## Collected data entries
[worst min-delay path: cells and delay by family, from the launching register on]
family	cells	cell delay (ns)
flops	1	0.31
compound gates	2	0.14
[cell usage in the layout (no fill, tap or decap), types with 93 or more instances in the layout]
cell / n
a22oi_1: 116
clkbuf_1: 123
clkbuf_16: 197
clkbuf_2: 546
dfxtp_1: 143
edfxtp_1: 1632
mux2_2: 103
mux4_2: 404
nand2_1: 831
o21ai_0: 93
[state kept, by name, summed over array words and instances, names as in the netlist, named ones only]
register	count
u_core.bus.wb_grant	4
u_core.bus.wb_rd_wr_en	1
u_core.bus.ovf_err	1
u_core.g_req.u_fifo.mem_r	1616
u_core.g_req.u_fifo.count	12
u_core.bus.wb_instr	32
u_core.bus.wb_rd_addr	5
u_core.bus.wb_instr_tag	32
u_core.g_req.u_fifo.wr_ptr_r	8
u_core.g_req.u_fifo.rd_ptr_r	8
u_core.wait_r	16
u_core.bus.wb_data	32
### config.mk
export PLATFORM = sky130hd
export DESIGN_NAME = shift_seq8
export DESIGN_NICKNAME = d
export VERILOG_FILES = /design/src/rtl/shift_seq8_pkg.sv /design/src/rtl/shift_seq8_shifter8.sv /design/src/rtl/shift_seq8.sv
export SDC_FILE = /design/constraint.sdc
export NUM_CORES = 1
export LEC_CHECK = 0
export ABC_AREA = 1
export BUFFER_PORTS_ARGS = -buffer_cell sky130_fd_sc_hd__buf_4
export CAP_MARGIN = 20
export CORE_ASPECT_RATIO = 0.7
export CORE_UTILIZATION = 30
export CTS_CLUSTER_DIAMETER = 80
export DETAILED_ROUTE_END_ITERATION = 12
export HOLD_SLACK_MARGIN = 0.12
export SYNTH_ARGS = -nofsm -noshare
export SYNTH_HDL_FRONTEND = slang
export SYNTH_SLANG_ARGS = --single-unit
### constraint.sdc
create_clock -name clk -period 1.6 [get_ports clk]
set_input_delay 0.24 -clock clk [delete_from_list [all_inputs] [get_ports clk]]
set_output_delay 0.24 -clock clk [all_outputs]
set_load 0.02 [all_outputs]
==
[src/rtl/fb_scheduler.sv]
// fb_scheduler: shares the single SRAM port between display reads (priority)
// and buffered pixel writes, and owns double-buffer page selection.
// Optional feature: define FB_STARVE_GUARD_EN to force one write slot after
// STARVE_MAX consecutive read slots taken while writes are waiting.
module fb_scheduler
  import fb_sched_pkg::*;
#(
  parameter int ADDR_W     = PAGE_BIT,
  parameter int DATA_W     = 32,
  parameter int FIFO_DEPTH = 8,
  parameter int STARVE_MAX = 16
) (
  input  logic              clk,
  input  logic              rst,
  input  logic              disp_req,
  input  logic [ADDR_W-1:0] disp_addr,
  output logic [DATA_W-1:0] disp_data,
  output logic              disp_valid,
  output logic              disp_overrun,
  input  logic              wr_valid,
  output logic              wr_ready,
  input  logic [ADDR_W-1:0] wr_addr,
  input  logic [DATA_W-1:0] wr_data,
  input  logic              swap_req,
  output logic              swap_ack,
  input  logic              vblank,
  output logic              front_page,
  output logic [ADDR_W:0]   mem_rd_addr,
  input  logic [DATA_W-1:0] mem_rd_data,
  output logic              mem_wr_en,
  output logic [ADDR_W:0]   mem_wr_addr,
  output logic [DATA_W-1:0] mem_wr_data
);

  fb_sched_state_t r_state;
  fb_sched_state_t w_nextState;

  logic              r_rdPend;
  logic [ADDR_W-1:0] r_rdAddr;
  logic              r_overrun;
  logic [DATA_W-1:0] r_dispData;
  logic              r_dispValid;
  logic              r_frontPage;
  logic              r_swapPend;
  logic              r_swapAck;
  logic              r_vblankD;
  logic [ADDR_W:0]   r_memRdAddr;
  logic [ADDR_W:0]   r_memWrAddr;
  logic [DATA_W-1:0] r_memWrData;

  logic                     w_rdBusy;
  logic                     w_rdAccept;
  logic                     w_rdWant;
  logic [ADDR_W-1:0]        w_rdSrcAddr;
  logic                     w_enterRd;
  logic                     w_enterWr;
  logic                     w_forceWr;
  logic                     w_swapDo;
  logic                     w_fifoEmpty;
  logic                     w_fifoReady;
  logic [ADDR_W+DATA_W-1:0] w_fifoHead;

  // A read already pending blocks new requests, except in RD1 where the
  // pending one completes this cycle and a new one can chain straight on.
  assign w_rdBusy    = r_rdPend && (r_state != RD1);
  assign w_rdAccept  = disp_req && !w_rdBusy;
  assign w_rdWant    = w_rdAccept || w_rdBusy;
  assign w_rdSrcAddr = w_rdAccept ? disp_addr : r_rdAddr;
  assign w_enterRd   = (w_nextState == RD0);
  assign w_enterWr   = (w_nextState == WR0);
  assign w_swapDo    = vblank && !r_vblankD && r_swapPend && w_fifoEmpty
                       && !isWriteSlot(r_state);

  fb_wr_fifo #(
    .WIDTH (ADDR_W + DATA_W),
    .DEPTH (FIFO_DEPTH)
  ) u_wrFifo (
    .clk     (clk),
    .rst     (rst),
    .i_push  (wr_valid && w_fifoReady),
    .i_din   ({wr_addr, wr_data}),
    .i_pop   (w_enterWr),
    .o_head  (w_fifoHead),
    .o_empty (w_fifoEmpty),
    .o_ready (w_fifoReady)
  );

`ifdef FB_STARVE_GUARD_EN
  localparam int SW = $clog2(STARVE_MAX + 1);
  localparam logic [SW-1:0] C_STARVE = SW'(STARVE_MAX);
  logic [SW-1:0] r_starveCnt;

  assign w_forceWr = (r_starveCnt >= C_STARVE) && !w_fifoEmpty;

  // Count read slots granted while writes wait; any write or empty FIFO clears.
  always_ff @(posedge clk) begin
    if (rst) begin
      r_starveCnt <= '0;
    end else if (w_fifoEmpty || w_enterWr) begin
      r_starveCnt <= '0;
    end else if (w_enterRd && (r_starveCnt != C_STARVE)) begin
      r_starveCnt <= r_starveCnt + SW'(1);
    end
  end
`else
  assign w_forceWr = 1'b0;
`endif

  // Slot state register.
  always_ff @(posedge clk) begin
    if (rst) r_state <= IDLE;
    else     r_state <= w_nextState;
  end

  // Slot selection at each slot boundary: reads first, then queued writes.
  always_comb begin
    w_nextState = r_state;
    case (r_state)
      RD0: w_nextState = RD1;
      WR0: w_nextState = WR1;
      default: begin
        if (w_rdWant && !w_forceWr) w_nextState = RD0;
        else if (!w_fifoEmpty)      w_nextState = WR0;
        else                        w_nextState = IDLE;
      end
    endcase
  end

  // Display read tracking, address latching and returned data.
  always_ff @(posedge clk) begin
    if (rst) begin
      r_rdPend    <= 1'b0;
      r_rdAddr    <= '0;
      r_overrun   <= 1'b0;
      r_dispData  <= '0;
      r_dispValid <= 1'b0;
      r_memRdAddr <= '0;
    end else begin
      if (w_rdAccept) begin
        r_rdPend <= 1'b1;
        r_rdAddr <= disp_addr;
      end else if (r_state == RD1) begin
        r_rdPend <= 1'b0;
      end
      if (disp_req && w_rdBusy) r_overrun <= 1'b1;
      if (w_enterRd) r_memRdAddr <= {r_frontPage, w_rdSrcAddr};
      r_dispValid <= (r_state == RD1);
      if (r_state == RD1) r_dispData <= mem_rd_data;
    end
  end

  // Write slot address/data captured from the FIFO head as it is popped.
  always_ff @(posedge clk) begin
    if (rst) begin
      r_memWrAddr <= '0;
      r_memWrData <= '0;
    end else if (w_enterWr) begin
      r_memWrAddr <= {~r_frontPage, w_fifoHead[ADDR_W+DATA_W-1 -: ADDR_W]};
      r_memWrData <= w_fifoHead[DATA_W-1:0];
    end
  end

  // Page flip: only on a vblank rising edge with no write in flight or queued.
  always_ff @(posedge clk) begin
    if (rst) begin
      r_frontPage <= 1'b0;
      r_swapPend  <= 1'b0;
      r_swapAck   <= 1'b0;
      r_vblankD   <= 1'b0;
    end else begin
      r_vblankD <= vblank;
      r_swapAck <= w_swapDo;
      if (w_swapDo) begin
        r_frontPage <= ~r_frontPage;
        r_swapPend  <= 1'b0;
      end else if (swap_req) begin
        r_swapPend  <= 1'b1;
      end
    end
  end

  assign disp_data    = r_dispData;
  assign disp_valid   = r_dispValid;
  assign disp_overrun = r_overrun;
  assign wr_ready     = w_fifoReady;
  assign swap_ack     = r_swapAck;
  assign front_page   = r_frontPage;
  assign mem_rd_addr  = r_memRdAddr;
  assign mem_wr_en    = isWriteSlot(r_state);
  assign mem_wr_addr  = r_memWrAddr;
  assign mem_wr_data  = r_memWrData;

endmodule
---
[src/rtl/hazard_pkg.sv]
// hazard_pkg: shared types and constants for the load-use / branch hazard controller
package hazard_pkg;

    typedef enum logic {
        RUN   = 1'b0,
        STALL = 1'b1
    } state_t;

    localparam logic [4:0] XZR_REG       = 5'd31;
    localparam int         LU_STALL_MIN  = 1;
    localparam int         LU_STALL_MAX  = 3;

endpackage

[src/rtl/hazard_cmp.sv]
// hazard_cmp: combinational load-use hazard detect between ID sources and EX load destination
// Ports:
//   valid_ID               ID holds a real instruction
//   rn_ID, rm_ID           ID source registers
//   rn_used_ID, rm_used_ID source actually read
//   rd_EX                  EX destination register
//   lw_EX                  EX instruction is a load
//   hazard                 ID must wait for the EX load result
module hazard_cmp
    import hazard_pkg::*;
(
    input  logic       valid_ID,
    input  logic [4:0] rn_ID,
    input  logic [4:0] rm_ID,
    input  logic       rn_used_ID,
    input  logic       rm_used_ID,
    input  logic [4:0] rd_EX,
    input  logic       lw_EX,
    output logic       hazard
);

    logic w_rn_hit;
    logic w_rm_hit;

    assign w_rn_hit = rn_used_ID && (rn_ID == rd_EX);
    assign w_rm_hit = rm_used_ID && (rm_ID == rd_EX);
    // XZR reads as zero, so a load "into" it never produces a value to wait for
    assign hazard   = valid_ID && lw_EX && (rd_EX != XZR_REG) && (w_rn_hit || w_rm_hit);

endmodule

## EXERCISE AIM
Wherever a line in the entries holds "cells", copy that line.

## WRITTEN ANSWER
[worst min-delay path: cells and delay by family, from the launching register on]
family	cells	cell delay (ns)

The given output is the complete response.